● **WHAT TO PRODUCE**: Output only the stretch of the listing that starts at the line containing "assign sel[2] = (channel" and ends at the line containing "core_margin: 2", reproduced exactly with both ends.

● **MATERIAL PROVIDED**:
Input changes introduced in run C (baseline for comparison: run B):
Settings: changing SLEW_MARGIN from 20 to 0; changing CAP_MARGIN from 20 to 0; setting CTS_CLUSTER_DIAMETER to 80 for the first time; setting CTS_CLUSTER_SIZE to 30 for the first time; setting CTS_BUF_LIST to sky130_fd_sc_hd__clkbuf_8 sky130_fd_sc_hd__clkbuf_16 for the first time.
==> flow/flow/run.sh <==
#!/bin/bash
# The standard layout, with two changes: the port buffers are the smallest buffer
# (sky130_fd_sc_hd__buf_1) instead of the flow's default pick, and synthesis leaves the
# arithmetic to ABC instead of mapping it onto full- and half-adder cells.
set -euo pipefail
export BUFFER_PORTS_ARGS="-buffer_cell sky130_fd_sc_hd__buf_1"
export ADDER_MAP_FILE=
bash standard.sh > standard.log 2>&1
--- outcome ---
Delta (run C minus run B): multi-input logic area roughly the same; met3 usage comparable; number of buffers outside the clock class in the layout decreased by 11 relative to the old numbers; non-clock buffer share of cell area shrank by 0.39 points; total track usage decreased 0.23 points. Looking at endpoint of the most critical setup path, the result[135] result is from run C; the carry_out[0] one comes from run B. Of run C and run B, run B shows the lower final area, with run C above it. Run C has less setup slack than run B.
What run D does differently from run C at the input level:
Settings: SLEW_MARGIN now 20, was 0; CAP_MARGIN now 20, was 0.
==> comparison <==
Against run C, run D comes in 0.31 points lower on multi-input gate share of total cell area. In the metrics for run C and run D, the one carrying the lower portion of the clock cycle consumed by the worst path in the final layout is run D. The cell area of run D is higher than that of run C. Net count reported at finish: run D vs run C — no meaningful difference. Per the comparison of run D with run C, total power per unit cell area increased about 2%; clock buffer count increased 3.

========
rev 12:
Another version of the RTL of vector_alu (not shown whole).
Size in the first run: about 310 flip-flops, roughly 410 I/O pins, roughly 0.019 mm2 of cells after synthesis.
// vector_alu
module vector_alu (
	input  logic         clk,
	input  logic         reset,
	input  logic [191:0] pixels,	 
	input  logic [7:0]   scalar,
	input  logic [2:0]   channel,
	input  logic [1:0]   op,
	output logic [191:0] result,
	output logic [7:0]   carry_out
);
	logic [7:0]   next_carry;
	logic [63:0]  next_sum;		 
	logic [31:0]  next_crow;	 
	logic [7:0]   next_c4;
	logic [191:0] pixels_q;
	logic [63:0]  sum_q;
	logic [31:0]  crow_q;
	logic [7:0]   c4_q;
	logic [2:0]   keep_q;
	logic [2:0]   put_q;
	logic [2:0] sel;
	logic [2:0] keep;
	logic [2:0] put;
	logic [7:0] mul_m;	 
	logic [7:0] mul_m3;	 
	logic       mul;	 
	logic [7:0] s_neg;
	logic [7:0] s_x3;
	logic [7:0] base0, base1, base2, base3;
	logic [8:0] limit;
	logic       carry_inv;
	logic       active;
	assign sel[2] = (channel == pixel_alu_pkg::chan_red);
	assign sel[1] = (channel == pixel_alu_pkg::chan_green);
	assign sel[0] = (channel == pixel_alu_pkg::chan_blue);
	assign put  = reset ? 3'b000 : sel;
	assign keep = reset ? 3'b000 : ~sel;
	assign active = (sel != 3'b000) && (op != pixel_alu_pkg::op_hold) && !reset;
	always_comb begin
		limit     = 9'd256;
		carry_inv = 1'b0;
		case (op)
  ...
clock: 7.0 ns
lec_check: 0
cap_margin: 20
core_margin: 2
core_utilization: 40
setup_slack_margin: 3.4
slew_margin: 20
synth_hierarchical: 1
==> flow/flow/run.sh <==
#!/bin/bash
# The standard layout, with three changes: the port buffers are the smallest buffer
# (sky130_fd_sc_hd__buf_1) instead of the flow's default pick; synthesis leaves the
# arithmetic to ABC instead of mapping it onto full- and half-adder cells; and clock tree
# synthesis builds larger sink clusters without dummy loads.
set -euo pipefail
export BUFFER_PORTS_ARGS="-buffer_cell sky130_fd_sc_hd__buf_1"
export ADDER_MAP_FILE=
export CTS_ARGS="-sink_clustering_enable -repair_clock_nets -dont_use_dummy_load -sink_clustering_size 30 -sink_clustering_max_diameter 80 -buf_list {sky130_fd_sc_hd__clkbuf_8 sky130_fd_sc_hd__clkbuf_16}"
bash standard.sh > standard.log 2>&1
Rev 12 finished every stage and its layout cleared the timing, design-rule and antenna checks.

● **ANSWER SPACE**:
	assign sel[2] = (channel == pixel_alu_pkg::chan_red);
	assign sel[1] = (channel == pixel_alu_pkg::chan_green);
	assign sel[0] = (channel == pixel_alu_pkg::chan_blue);
	assign put  = reset ? 3'b000 : sel;
	assign keep = reset ? 3'b000 : ~sel;
	assign active = (sel != 3'b000) && (op != pixel_alu_pkg::op_hold) && !reset;
	always_comb begin
		limit     = 9'd256;
		carry_inv = 1'b0;
		case (op)
  ...
clock: 7.0 ns
lec_check: 0
cap_margin: 20
core_margin: 2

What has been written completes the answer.